Top of Dataset excerpts
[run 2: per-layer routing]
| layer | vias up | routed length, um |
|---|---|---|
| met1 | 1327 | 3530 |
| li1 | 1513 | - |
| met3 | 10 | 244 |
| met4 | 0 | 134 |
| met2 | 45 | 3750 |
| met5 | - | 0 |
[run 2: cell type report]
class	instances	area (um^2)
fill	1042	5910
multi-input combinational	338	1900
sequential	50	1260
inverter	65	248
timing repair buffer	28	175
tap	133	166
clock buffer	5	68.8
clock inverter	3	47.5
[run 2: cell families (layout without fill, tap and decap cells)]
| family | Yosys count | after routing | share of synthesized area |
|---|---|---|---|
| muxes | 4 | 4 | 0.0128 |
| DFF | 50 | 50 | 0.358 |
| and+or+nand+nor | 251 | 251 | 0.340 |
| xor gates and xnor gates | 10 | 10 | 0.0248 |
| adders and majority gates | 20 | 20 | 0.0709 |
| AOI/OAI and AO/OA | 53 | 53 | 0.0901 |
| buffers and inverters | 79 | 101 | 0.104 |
===== config.mk =====
export PLATFORM = sky130hd
export DESIGN_NAME = acc_top
export DESIGN_NICKNAME = d
export VERILOG_FILES = /design/src/verilog/acc_pkg.sv /design/src/verilog/acc_top.sv
export SDC_FILE = /design/constraint.sdc
export NUM_CORES = 1
export LEC_CHECK = 0
export BUFFER_PORTS_ARGS = -buffer_cell sky130_fd_sc_hd__buf_2
export CORE_MARGIN = 5
export CORE_UTILIZATION = 43
export CTS_BUF_LIST = sky130_fd_sc_hd__clkbuf_8
export DETAILED_ROUTE_END_ITERATION = 8
export GPL_TIMING_DRIVEN = 0
export PLACE_DENSITY = 0.92
export REMOVE_ABC_BUFFERS = 1
export SLEW_MARGIN = 10
export SYNTH_ARGS = -nofsm -noshare
export SYNTH_HDL_FRONTEND = slang
export SYNTH_SLANG_ARGS = --single-unit
export TNS_END_PERCENT = 5

===== constraint.sdc =====
create_clock -name pclk -period 1.3 [get_ports pclk]
set_input_delay 0.39 -clock pclk [delete_from_list [all_inputs] [get_ports pclk]]
set_output_delay 0.39 -clock pclk [all_outputs]
set_load 0.01 [all_outputs]

===== src/verilog/acc_pkg.sv =====
// Constants and types shared by the analog comparator control block.
package acc_pkg;

    // Register indices; the byte address on the bus is four times the index.
    localparam logic [2:0] ACC_IDX_CTRL = 3'h0;
    localparam logic [2:0] ACC_IDX_INSEL = 3'h2;
    localparam logic [2:0] ACC_IDX_REFLVL = 3'h4;
    localparam logic [2:0] ACC_IDX_INTEN = 3'h6;
    localparam logic [2:0] ACC_IDX_STATUS = 3'h7;
    localparam int ACC_IDX_SHIFT = 2;
    localparam int ACC_ADDR_W = 5;

    // Field positions in comparator_control.
    localparam int ACC_CTRL_ENABLE = 0;
    localparam int ACC_CTRL_HYS_LO = 1;
    localparam int ACC_CTRL_LOWPWR = 3;
    localparam int ACC_CTRL_EDGE_LO = 4;
    localparam int ACC_CTRL_PADOE = 6;
    localparam int ACC_CTRL_RUNSTBY = 7;

    // Field positions in input_select.
    localparam int ACC_INSEL_NEG_LO = 0;
    localparam int ACC_INSEL_POS_LO = 3;
    localparam int ACC_INSEL_INVERT = 7;

    // Field positions in interrupt_enable_reg and comparator_status.
    localparam int ACC_INTEN_CMP = 0;
    localparam int ACC_STAT_FLAG = 0;
    localparam int ACC_STAT_STATE = 4;

    // Writable bit masks of the control, input select and interrupt enable registers.
    localparam logic [7:0] ACC_CTRL_MASK = 8'hff;
    localparam logic [7:0] ACC_INSEL_MASK = 8'h9b;
    localparam logic [7:0] ACC_INTEN_MASK = 8'h01;

    // Reset values.
    localparam logic [7:0] ACC_CTRL_RST = 8'h00;
    localparam logic [7:0] ACC_INSEL_RST = 8'h00;
    localparam logic [7:0] ACC_REFLVL_RST = 8'hff;
    localparam logic [7:0] ACC_INTEN_RST = 8'h00;

    // Status state bit lags the comparator output by this many clocks.
    localparam int ACC_STATE_LAG = 3;

    // Edge selection codes.
    typedef enum logic [1:0] {
        ACC_EDGE_ANY = 2'h0,
        ACC_EDGE_RSVD = 2'h1,
        ACC_EDGE_FALL = 2'h2,
        ACC_EDGE_RISE = 2'h3
    } acc_edge_e;

    // Sleep state reported by the power manager.
    typedef enum logic [1:0] {
        ACC_SLP_ACTIVE = 2'h0,
        ACC_SLP_IDLE = 2'h1,
        ACC_SLP_STANDBY = 2'h3,
        ACC_SLP_PWRDOWN = 2'h2
    } acc_sleep_e;

endpackage : acc_pkg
Bottom of Dataset excerpts
- What this task involves:
A verbatim transcription is needed of the lines above, starting at the line with "20 | 0.0709 |" and ending at the line with "53 | 0.0901 |", both included, and of nothing else.

- Result for this exercise:
| adders and majority gates | 20 | 20 | 0.0709 |
| AOI/OAI and AO/OA | 53 | 53 | 0.0901 |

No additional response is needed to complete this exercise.